Oxfam is the largest retailer of second hand books in Europe, selling around 12 million per year. Most of Oxfam's 750 charity shops around the UK sell books, and around 100 are specialist bookshops or book and music shops. A typical Oxfam bookshop will have around 50 volunteers, as well as a small number of full-time staff. The charity makes around £1.6 million each month from book sales.

Books are donated directly to shops by the public, or through Oxfam "book banks" in convenient locations around the country. The profits of the book sales support the work of Oxfam.

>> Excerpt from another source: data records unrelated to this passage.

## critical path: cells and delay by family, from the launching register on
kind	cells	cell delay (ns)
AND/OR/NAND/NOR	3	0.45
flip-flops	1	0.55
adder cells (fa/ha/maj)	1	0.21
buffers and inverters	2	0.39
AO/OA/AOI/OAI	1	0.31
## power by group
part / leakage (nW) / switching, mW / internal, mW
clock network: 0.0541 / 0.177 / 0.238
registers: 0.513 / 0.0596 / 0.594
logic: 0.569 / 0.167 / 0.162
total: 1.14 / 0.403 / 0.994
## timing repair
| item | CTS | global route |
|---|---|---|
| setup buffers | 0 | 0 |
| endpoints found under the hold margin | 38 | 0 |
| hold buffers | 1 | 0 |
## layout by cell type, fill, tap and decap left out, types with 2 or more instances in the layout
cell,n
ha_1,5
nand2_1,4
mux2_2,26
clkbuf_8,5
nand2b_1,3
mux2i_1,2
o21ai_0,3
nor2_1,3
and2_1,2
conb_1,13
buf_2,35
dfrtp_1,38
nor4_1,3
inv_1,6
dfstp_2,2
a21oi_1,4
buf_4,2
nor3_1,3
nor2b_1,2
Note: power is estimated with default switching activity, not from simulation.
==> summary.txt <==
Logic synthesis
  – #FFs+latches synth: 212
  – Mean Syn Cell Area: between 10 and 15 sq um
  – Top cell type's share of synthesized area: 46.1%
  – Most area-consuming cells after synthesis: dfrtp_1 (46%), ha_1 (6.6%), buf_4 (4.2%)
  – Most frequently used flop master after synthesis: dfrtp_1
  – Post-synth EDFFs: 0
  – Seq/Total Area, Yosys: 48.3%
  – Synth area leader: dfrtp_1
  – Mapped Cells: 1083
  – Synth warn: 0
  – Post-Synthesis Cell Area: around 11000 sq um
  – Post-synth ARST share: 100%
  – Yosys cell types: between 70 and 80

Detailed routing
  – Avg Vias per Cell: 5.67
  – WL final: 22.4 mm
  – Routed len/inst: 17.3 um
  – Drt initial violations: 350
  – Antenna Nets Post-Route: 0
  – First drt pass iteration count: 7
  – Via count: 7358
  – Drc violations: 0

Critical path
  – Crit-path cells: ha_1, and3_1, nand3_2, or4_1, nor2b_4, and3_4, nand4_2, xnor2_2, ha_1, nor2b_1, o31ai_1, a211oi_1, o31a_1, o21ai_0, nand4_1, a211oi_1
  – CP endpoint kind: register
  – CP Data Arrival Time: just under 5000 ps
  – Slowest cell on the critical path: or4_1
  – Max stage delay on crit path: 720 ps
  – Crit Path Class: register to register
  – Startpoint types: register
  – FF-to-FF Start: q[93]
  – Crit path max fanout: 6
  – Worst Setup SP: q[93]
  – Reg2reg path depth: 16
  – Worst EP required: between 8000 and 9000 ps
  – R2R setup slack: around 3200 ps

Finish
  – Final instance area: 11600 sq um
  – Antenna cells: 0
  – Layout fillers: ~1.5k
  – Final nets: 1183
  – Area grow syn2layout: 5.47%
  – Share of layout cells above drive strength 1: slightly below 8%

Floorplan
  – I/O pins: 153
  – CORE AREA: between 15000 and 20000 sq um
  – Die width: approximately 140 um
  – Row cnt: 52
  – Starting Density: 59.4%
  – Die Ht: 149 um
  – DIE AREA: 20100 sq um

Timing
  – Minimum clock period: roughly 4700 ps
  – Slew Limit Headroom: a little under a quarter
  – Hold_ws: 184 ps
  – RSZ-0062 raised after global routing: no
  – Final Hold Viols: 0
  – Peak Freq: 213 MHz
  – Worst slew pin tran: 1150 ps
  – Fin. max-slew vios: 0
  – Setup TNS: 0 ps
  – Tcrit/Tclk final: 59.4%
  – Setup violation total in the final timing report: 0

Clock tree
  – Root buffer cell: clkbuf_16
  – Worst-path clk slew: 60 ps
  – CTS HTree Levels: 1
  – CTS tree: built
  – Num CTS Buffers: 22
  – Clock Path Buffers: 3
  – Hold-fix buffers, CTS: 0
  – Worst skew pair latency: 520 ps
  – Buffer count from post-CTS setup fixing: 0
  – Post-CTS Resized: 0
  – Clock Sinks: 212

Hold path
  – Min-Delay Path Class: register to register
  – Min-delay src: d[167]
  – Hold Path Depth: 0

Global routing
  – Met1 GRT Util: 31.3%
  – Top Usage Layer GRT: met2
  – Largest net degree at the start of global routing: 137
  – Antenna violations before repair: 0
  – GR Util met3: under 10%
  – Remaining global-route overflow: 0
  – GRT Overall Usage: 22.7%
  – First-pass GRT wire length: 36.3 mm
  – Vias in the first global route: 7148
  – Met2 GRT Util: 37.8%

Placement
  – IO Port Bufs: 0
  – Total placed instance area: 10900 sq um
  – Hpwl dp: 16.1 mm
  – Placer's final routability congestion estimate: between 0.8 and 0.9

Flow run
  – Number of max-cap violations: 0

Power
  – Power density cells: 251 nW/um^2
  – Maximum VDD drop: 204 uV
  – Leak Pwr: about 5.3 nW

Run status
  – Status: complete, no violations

Following a revival in fortunes of the new and second-hand book industry at the end of the 1990s, Oxfam began to rapidly expand its specialist bookshops. By 2003 it had 60 brightly lit and modern bookshops aiming to shake off the old 'dank and dusty' image. Modern Oxfam bookshops typically boast professional fittings and a wide range of stock, including recent novels, specialist textbooks and out-of-print curios.

Small bookshops have complained that Oxfam receives unfair advantages in the form of favourable tax rates and cheaper waste disposal, amongst other things. In response to these criticisms, Oxfam has said that much of the damage to small book retailers has come from supermarkets and online retailers, particularly Tesco and Amazon.

France has two Oxfam bookshops in Paris as well as in Strasbourg and Lille. In Belgium, there are Oxfam bookshops in Brussels (Ixelles and Uccle), Liège, Namur, Antwerp, Ghent, Leuven, Kortrijk and Hasselt.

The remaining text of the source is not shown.